Creditors want meeting with Bluthorn directors
Councils lost P100m in “unit trust’ scheme Govt budget cuts kick in
Creditors of Bluthorn’s collapsed unit trust scheme have resolved to hold a face-toface meeting with the group’s directors in their search for answers on where investments of more than P200 million went to.
Mmegi is informed that creditors, who include a long line-up of councils and Land Boards, held a meeting last Friday where they resolved to tackle the Bluthorn directors. Meetings between creditors and the directors of collapsed companies are provided for under local laws. The meetings before the Master of the High Court, typically feature creditors’ lawyers as well as the liquidator and are part of a process to recover whatever funds can be traced.

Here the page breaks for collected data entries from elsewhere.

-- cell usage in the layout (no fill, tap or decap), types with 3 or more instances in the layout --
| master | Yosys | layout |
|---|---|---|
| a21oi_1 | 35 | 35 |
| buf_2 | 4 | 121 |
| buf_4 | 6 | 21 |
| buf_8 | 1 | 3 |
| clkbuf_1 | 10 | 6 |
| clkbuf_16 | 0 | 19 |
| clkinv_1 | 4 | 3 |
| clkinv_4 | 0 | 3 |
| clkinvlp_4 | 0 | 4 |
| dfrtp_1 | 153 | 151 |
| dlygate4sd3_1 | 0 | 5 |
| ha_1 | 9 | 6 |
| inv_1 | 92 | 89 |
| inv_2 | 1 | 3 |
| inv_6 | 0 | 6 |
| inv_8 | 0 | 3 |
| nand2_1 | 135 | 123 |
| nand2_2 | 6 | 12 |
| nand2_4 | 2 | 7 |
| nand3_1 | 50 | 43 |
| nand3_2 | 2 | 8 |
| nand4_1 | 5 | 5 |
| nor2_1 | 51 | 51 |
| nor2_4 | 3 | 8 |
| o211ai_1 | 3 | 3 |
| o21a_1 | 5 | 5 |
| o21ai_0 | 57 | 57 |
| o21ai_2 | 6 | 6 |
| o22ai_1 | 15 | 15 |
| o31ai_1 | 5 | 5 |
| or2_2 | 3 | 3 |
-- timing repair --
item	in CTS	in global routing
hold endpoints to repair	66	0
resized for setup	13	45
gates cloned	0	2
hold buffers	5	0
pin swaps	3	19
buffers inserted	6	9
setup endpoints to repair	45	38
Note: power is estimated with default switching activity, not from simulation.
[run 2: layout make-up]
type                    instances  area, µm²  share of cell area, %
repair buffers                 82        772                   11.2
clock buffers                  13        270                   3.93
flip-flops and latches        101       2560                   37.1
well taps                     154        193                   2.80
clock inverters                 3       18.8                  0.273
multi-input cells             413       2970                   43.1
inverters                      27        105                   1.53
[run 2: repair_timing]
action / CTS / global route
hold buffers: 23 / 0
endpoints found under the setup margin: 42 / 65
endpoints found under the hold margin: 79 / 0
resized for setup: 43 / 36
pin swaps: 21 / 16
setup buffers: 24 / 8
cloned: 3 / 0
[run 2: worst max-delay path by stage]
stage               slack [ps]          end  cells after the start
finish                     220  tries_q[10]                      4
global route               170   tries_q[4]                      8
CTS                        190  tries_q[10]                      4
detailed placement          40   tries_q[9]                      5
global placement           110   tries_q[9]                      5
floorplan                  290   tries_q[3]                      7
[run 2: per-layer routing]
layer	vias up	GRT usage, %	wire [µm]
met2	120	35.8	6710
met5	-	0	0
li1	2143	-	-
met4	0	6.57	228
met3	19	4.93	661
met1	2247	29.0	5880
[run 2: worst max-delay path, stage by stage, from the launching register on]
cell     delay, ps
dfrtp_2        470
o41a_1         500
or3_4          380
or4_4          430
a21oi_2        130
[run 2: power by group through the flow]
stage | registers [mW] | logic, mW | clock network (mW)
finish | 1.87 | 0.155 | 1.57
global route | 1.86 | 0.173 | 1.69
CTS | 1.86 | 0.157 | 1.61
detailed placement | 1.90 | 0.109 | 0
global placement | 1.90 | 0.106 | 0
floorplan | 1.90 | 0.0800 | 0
$ cat config.mk
export PLATFORM = sky130hd
export DESIGN_NAME = power_mode_control
export DESIGN_NICKNAME = d
export VERILOG_FILES = /design/src/verilog/power_mode_pkg.sv /design/src/verilog/power_mode_control.sv /design/src/verilog/cdc_sync2.sv /design/src/verilog/wake_delay_counter.sv
export SDC_FILE = /design/constraint.sdc
export NUM_CORES = 1
export LEC_CHECK = 0
export ABC_AREA = 0
export BUFFER_PORTS_ARGS = -buffer_cell sky130_fd_sc_hd__buf_4
export CORE_ASPECT_RATIO = 1.5
export CORE_MARGIN = 2
export CORE_UTILIZATION = 60
export CTS_CLUSTER_SIZE = 40
export DETAILED_ROUTE_END_ITERATION = 7
export PLACE_DENSITY = 0.86
export SLEW_MARGIN = 10
export SYNTH_ARGS = -nofsm -noshare
export SYNTH_HDL_FRONTEND = slang
export SYNTH_SLANG_ARGS = --single-unit
$ cat constraint.sdc
create_clock -name clk_sys -period 3 [get_ports clk_sys]
set_input_delay 0.75 -clock clk_sys [delete_from_list [all_inputs] [get_ports clk_sys]]
set_output_delay 0.75 -clock clk_sys [all_outputs]
set_load 0.05 [all_outputs]
`src/scp_pkg.sv`:
```
package scp_pkg;

   // identifier ranges
   localparam logic [7:0] ID_NORM_MIN = 8'h01;
   localparam logic [7:0] ID_NORM_MAX = 8'h7f;
   localparam logic [7:0] ID_PAIR_MIN = 8'h81;
   localparam logic [7:0] ID_PAIR_MAX = 8'hff;
   localparam logic [7:0] ID_STEP = 8'h01;

   // bit-rate switch codes
   localparam logic [3:0] RATE_LAST = 4'h7;
   localparam logic [3:0] RATE_INIT = 4'h9;

   // slot module kinds, as reported by the slot identification pins
   localparam int KIND_W = 3;
   localparam logic [2:0] KIND_NONE = 3'h0;
   localparam logic [2:0] KIND_DI = 3'h1;
   localparam logic [2:0] KIND_DO = 3'h2;
   localparam logic [2:0] KIND_DIO = 3'h3;
   localparam logic [2:0] KIND_AI = 3'h4;
   localparam logic [2:0] KIND_AO = 3'h5;
   localparam logic [2:0] KIND_CNT = 3'h6;

   // edges after reset release before the synchronised pins are trusted
   localparam logic [1:0] SETTLE_CYCLES = 2'h2;

   typedef enum logic [2:0] {
      ST_SETTLE, ST_CHECK, ST_SCAN, ST_RUN, ST_INIT, ST_FAIL
   } scp_state_t;

   // bit rate in kbit/s for a legal switch code
   function automatic logic [9:0] scp_kbps(input logic [3:0] code);
      case (code)
         4'h0: scp_kbps = 10'h00a;
         4'h1: scp_kbps = 10'h014;
         4'h2: scp_kbps = 10'h032;
         4'h3: scp_kbps = 10'h07d;
         4'h4: scp_kbps = 10'h0fa;
         4'h5: scp_kbps = 10'h1f4;
         4'h6: scp_kbps = 10'h320;
         4'h7: scp_kbps = 10'h3e8;
         default: scp_kbps = 10'h000;
      endcase
   endfunction

   // module kinds that produce input process data
   function automatic logic scp_has_in(input logic [2:0] kind);
      scp_has_in = (kind == KIND_DI) || (kind == KIND_DIO) ||
                   (kind == KIND_AI) || (kind == KIND_CNT);
   endfunction

   // module kinds that consume output process data
   function automatic logic scp_has_out(input logic [2:0] kind);
      scp_has_out = (kind == KIND_DO) || (kind == KIND_DIO) ||
                    (kind == KIND_AO);
   endfunction

endpackage

```
`src/scp_loader.sv`:
```
`timescale 1ns/1ps
// Summary of operation
// - node id: first switch high, second low
// - 01-7F normal node, 81-FF pair mode
// - bit-rate code 0-7 to kbit/s, 9 init
// - illegal switch setting aborts boot
// - odd id partners plus one, even minus
// - pair mode enters operational by itself
// - partner input on drives same output channel
// - scan slots, map module process data
module scp_loader import scp_pkg::*; #(
   parameter int SLOTS = 8,
   parameter int DI_W = 16,
   parameter bit INIT_SUPPORT = 1'b1
) (
   // clock and reset
   input wire logic clk,
   input wire logic sys_rst,
   // rotary switch pins
   input wire logic [3:0] id_msb_sw,
   input wire logic [3:0] id_lsb_sw,
   input wire logic [3:0] rate_sw,
   // slot identification pins, KIND_W bits per slot
   input wire logic [SLOTS*KIND_W-1:0] slot_kind_pins,
   // local digital inputs and outputs
   input wire logic [DI_W-1:0] di_pins,
   output logic [DI_W-1:0] do_pins,
   // from the network side
   input wire logic nmt_start_cmd,
   input wire logic [DI_W-1:0] peer_di,
   input wire logic peer_di_valid,
   // boot result
   output logic [7:0] node_id,
   output logic [7:0] peer_id,
   output logic pair_mode,
   output logic [2:0] rate_sel,
   output logic [9:0] rate_kbps,
   output logic init_mode,
   output logic boot_done,
   output logic boot_fail,
   output logic operational,
   output logic nmt_self_start,
   // process data map
   output logic [SLOTS-1:0] tx_map,
   output logic [SLOTS-1:0] rx_map,
   // local input report towards the partner
   output logic [DI_W-1:0] di_report,
   output logic di_report_valid
);

   localparam int PIN_W = 12 + SLOTS*KIND_W + DI_W;
   localparam int IDX_W = (SLOTS > 1) ? $clog2(SLOTS) : 1;
   localparam logic [IDX_W-1:0] IDX_LAST = IDX_W'(SLOTS - 1);

   ////////////////////////////////////////////////////////////////////////
   // pin synchronisers
   logic [PIN_W-1:0] pins_s;
   scp_sync #(.W(PIN_W)) u_sync (
      .clk(clk),
      .sys_rst(sys_rst),
      .d({id_msb_sw, id_lsb_sw, rate_sw, slot_kind_pins, di_pins}),
      .q(pins_s)
   );

   wire [7:0] id_s = pins_s[PIN_W-1 -: 8];
   wire [3:0] rate_s = pins_s[PIN_W-9 -: 4];
   wire [SLOTS*KIND_W-1:0] kind_s = pins_s[DI_W +: SLOTS*KIND_W];
   wire [DI_W-1:0] di_s = pins_s[DI_W-1:0];

   ////////////////////////////////////////////////////////////////////////
   // state and captured settings
   scp_state_t state;
   scp_state_t next_state;
   logic [1:0] settle_cnt;
   logic [7:0] cap_id;
   logic [3:0] cap_rate;
   logic [KIND_W-1:0] cap_kind [SLOTS];
   logic [IDX_W-1:0] scan_idx;
   logic [DI_W-1:0] di_last;

   wire settle_done = (settle_cnt == SETTLE_CYCLES);
   wire capture = (state == ST_SETTLE) && settle_done;
   wire id_normal = (cap_id >= ID_NORM_MIN) && (cap_id <= ID_NORM_MAX);
   wire id_pair = (cap_id >= ID_PAIR_MIN) && (cap_id <= ID_PAIR_MAX);
   wire init_req = INIT_SUPPORT && (cap_rate == RATE_INIT);
   wire rate_ok = (cap_rate <= RATE_LAST) || init_req;
   wire cfg_ok = (id_normal || id_pair) && rate_ok;
   wire scan_last = (state == ST_SCAN) && (scan_idx == IDX_LAST);
   wire [7:0] next_peer = cap_id[0] ? cap_id + ID_STEP
                                    : cap_id - ID_STEP;
   wire [KIND_W-1:0] scan_kind = cap_kind[scan_idx];
   wire pair_run = (state == ST_RUN) && pair_mode && operational;
   wire di_changed = pair_run && (di_s != di_last);
   always_comb begin
      next_state = state;
      case (state)
         ST_SETTLE: begin
            if (settle_done) begin
               next_state = ST_CHECK;
            end
         end
         ST_CHECK: begin
            if (!cfg_ok) begin
               next_state = ST_FAIL;
            end else if (init_req) begin
               next_state = ST_INIT;
            end else begin
               next_state = ST_SCAN;
            end
         end
         ST_SCAN: begin
            if (scan_idx == IDX_LAST) begin
               next_state = ST_RUN;
            end
         end
         default: next_state = state;
      endcase
   end

   always_ff @(posedge clk or posedge sys_rst) begin
      if (sys_rst) begin
         state <= ST_SETTLE;
         settle_cnt <= 2'h0;
      end else begin
         state <= next_state;
         if (!settle_done) begin
            settle_cnt <= settle_cnt + 2'h1;
         end
      end
   end

   // the switches are read once; later turns wait for the next reset
   always_ff @(posedge clk or posedge sys_rst) begin
      if (sys_rst) begin
         cap_id <= 8'h00;
         cap_rate <= 4'h0;
      end else if (capture) begin
         cap_id <= id_s;
         cap_rate <= rate_s;
      end
   end

   genvar g;
   generate
      for (g = 0; g < SLOTS; g++) begin : g_kind
         always_ff @(posedge clk or posedge sys_rst) begin
            if (sys_rst) begin
               cap_kind[g] <= KIND_NONE;
            end else if (capture) begin
               cap_kind[g] <= kind_s[g*KIND_W +: KIND_W];
            end
         end
      end
   endgenerate

   ////////////////////////////////////////////////////////////////////////
   // slot scan, one slot per cycle
   always_ff @(posedge clk or posedge sys_rst) begin
      if (sys_rst) begin
         scan_idx <= '0;
         tx_map <= '0;
         rx_map <= '0;
      end else if (state == ST_SCAN) begin
         tx_map[scan_idx] <= scp_has_in(scan_kind);
         rx_map[scan_idx] <= scp_has_out(scan_kind);
         if (!scan_last) begin
            scan_idx <= scan_idx + IDX_W'(1);
         end
      end
   end

   ////////////////////////////////////////////////////////////////////////
   // boot result
   always_ff @(posedge clk or posedge sys_rst) begin
      if (sys_rst) begin
         node_id <= 8'h00;
         peer_id <= 8'h00;
         pair_mode <= 1'b0;
         rate_sel <= 3'h0;
         rate_kbps <= 10'h000;
         boot_done <= 1'b0;
      end else if (scan_last) begin
         node_id <= cap_id;
         peer_id <= id_pair ? next_peer : 8'h00;
         pair_mode <= id_pair;
         rate_sel <= cap_rate[2:0];
         rate_kbps <= scp_kbps(cap_rate);
         boot_done <= 1'b1;
      end
   end

   always_ff @(posedge clk or posedge sys_rst) begin
      if (sys_rst) begin
         init_mode <= 1'b0;
         boot_fail <= 1'b0;
      end else if (state == ST_CHECK) begin
         init_mode <= cfg_ok && init_req;
         boot_fail <= !cfg_ok;
      end
   end

   // pair nodes start themselves; normal nodes wait for the master
   always_ff @(posedge clk or posedge sys_rst) begin
      if (sys_rst) begin
         operational <= 1'b0;
         nmt_self_start <= 1'b0;
      end else begin
         nmt_self_start <= scan_last && id_pair;
         if (scan_last && id_pair) begin
            operational <= 1'b1;
         end else if (state == ST_RUN && nmt_start_cmd) begin
            operational <= 1'b1;
         end
      end
   end

   ////////////////////////////////////////////////////////////////////////
   // pair-connection data path
   always_ff @(posedge clk or posedge sys_rst) begin
      if (sys_rst) begin
         do_pins <= '0;
         di_last <= '0;
         di_report <= '0;
         di_report_valid <= 1'b0;
      end else begin
         if (pair_run && peer_di_valid) begin
            do_pins <= peer_di;
         end
         di_report_valid <= di_changed;
         if (di_changed) begin
            di_last <= di_s;
            di_report <= di_s;
         end
      end
   end

   ////////////////////////////////////////////////////////////////////////
   // assertions
   localparam int SCAN_MAX = SLOTS;
endmodule

```
`src/scp_sync.sv`:
```
`timescale 1ns/1ps
module scp_sync #(
   parameter int W = 1
) (
   // clock and reset
   input wire logic clk,
   input wire logic sys_rst,
   // asynchronous in, synchronised out
   input wire logic [W-1:0] d,
   output logic [W-1:0] q
);

   logic [W-1:0] stage;

   always_ff @(posedge clk or posedge sys_rst) begin
      if (sys_rst) begin
         stage <= '0;
         q <= '0;
      end else begin
         stage <= d;
         q <= stage;
      end
   end

endmodule

```
$ cat src/pkg/lsu_pkg.sv
// Package with types and constants of the load/store unit
package lsu_pkg;

  localparam int XLEN = 64;
  localparam int REG_W = 5;
  localparam int COP_W = 2;

  // Architecture levels
  localparam logic [2:0] LVL_1 = 3'h1;
  localparam logic [2:0] LVL_2 = 3'h2;
  localparam logic [2:0] LVL_3 = 3'h3;
  localparam logic [2:0] LVL_4 = 3'h4;

  // Coprocessor numbers with special meaning
  localparam logic [1:0] COP_SYS = 2'h0;
  localparam logic [1:0] COP_FPU = 2'h1;

  // Exception codes
  localparam logic [1:0] EXC_ADDR = 2'h1;
  localparam logic [1:0] EXC_COP_UNUSABLE = 2'h2;
  localparam logic [1:0] EXC_RESERVED = 2'h3;

  // Size codes hold the object size minus one
  localparam logic [2:0] SZ_BYTE = 3'h0;
  localparam logic [2:0] SZ_HALF = 3'h1;
  localparam logic [2:0] SZ_WORD = 3'h3;
  localparam logic [2:0] SZ_DOUBLE = 3'h7;

  // Values after reset
  localparam logic [31:0] BUSY_RESET = 32'h0000_0000;
  localparam logic [XLEN-1:0] DATA_RESET = 64'h0000_0000_0000_0000;

  typedef enum logic [4:0] {
    op_load_byte_signed, op_load_byte_zero_ext, op_load_half_signed,
    op_load_half_zero_ext, op_load_word_signed, op_load_word_zero_ext,
    op_load_double, op_store_byte, op_store_half, op_store_word,
    op_store_double, op_load_word_left_part, op_load_word_right_part,
    op_store_word_left_part, op_store_word_right_part,
    op_load_double_left_part, op_load_double_right_part,
    op_store_double_left_part, op_store_double_right_part,
    op_linked_word_load, op_conditional_word_store,
    op_linked_double_load, op_conditional_double_store,
    op_cop_load_word, op_cop_store_word, op_cop_load_double,
    op_cop_store_double
  } lsu_op_t;

  typedef enum logic [2:0] {
    part_none, part_left, part_right, part_linked, part_cond
  } lsu_part_t;

  typedef struct packed {
    lsu_op_t op;
    logic [XLEN-1:0] base;
    logic [15:0] offset;
    logic [XLEN-1:0] index;
    logic indexed;
    logic [REG_W-1:0] dest;
    logic [COP_W-1:0] copz;
    logic [XLEN-1:0] src_data;
    logic [XLEN-1:0] merge_base;
    logic adjacent;
  } lsu_req_t;

  typedef struct packed {
    logic [XLEN-1:0] addr;
    logic write;
    logic [7:0] byte_en;
    logic [XLEN-1:0] wdata;
  } lsu_mem_req_t;

  typedef struct packed {
    logic [REG_W-1:0] dest;
    logic to_cop;
    logic [COP_W-1:0] copz;
    logic [XLEN-1:0] data;
  } lsu_wb_t;

  typedef struct packed {
    logic [2:0] szm1;
    logic load;
    logic sgn;
    lsu_part_t part;
    logic cop;
    logic [2:0] level;
  } lsu_opinfo_t;

endpackage : lsu_pkg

The scheduled meeting comes as councils strategise about how to plug the gaps that will be caused by government’s plan to reduce its funding of local authorities. In her budget speech last month, Finance Minister, Peggy Serame said grants to councils would be gradually reduced “to incentivise them to generate their own revenues to fund their programmes”
The Finance Ministry also recently revealed that nine local authorities and Land Boards had invested more than P100 million in Bluthorn Fund Managers’ collapsed scheme, without prior approval.
Running between 2018 and 2019, the unit trust scheme was touted as promising lucrative returns for the councils and Land Boards, but ran into trouble when the dividends and capital were not paid despite reaching maturity. Investigations by the Non-Bank Financial Institutions Regulatory Authority (NBIFRA), a statutory manager, liquidators as well as a recent High Court ruling have found that Bluthorn Fund Managers was part of a family of related companies where funds were moved about “like brothers and sisters sitting at a family table and exchanging money between themselves”.
This week, Gaborone City Mayor, Father Maphongo told councillors the local authority would step up its debt collections, identify new sources of income and prioritise projects with high returns, in light of the
“ever-contracting resource base”. The city council reportedly invested P20 million in Bluthorn.
One of the council’s plans involves updating the valuation roll used to charge rates to property owners. According to Maphongo, the roll dates back to 2008 and only contains 35,000 plots, which amounts to a billing total of P90 million.
“This valuation has long been overtaken by events as more development has been done from 2008 to date hence is a potential to augment council revenue once updated,” he said.
“It is without a doubt that the intensification of the Rates collection will have a major positive impact on the financial position of the council.” From April 2022, the council will also introduce higher fees for staff houses, advertising signs, road reinstatement, and sanitation.
“The sub-committee on revenue collection will also continue to review the remaining tariffs and user fees while considering other sources of income,” Maphongo said.
In Kgatleng this week, district council chair, Daniel Molokwe told councillors the preliminary budget estimate for 2022-2023 financial year had already been cut by one percent and there was a “high likelihood” that the final figures would be further reduced. Kgatleng District Council does not appear in the list of local authorities that invested in Bluthorn.
“We shall have to re-prioritise and rescale our planned activities to fit without the tight budgetary provision,” Molokwe said.
“As espoused in the President’s Reset Agenda, we shall have to stop all the extravagant activities that otherwise are of no value addition in the value chain and, start and improve on only those that are very critical in executing our mandate.”
Besides tightening its controls, the district council is suspending the collection of matimela (stray livestock) as part of its efforts to restrain spending.